- Born: 21 February 1959 (age 67) Jangheung County, South Jeolla Province, South Korea
- Occupation: Novelist

Korean name
- Hangul: 이승우
- Hanja: 李承雨
- RR: I Seungu
- MR: I Sŭngu

= Lee Seung-u =

South Korean writer (born 1959)

Lee Seung-u (born 21 February 1959) is a South Korean writer.

==Life==
Lee Seung-u was born in Jangheung, Jeollanam-do in 1959. Lee Seung-u graduated from Seoul Theological University and studied at Yonsei University Graduate School of Theology. One of the outstanding writers to have emerged in South Korea after the political repression of the 1980s, he is today professor of Korean Literature at Chosun University.

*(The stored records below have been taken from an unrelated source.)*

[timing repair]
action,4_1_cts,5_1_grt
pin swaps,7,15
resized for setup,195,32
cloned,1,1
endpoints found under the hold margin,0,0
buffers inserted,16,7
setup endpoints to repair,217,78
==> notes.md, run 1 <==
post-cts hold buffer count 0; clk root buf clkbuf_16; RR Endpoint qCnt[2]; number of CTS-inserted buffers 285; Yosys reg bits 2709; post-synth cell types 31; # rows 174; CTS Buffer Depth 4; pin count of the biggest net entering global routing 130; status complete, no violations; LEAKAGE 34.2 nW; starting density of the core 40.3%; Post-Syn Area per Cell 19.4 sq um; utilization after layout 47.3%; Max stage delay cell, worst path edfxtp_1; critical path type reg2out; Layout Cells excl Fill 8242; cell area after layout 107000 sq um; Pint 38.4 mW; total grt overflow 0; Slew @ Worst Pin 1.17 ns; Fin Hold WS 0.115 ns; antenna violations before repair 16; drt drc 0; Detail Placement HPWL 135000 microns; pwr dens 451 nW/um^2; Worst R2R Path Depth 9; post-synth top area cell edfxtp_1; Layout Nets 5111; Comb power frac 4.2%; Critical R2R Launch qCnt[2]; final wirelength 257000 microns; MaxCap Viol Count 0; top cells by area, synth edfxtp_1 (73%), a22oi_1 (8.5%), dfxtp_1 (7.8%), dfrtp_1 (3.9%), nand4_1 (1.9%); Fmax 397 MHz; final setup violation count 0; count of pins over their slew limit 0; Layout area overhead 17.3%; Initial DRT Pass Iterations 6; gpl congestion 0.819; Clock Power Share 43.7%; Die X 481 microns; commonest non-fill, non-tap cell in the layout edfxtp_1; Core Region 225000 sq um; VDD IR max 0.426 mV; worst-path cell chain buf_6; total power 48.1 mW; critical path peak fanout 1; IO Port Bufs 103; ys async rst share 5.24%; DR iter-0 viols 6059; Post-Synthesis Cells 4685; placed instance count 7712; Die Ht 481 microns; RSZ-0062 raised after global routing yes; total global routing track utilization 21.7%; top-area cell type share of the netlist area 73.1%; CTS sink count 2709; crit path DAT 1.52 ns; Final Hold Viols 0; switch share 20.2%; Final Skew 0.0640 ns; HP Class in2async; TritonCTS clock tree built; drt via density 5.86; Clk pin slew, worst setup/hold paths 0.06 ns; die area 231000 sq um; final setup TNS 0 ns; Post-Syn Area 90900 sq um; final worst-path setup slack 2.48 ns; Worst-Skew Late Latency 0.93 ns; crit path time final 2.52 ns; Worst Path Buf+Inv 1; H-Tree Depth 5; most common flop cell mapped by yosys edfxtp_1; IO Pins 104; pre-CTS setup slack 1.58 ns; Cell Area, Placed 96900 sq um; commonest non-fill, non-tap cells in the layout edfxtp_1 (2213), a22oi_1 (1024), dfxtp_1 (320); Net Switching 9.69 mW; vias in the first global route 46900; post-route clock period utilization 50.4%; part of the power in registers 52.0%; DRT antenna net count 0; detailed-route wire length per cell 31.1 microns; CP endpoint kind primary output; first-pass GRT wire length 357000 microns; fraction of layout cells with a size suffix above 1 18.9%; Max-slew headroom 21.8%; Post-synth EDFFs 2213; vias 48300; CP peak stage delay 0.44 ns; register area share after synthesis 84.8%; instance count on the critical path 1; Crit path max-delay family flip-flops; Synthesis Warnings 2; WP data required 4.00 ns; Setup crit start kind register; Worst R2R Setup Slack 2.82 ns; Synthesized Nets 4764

Lee's literary career started with his novel A Portrait of Erysichton, which was triggered by his shock at the assassination attempt of Pope Paul II in 1981. This work received the New Writers Award from Korean Literature Monthly. In 1993 Lee's The Reverse Side of Life was awarded the 1st Daesan Literary Award and he has also received he East West Literature Prize for I Will Live Long, the Contemporary Literature Award for Fiction and the Hwang Sun-won Literary Award. In 2021, he won Yi Sang Literary Award, one of the most prestigious Korean literary awards .

==Career==
In Portrait of Erysichton, In the Shadow of Thorny Bushes, and The Reverse Side of Life, Lee Seung-u focuses on the notion of Christian redemption and how it intersects with human life, demonstrating how tension between heaven and earth are revealed in quotidian life. Other works, including A Conjecture Regarding Labyrinth and To the Outside of the World face up to disillusionment pursuant to the corruption and devaluation of language.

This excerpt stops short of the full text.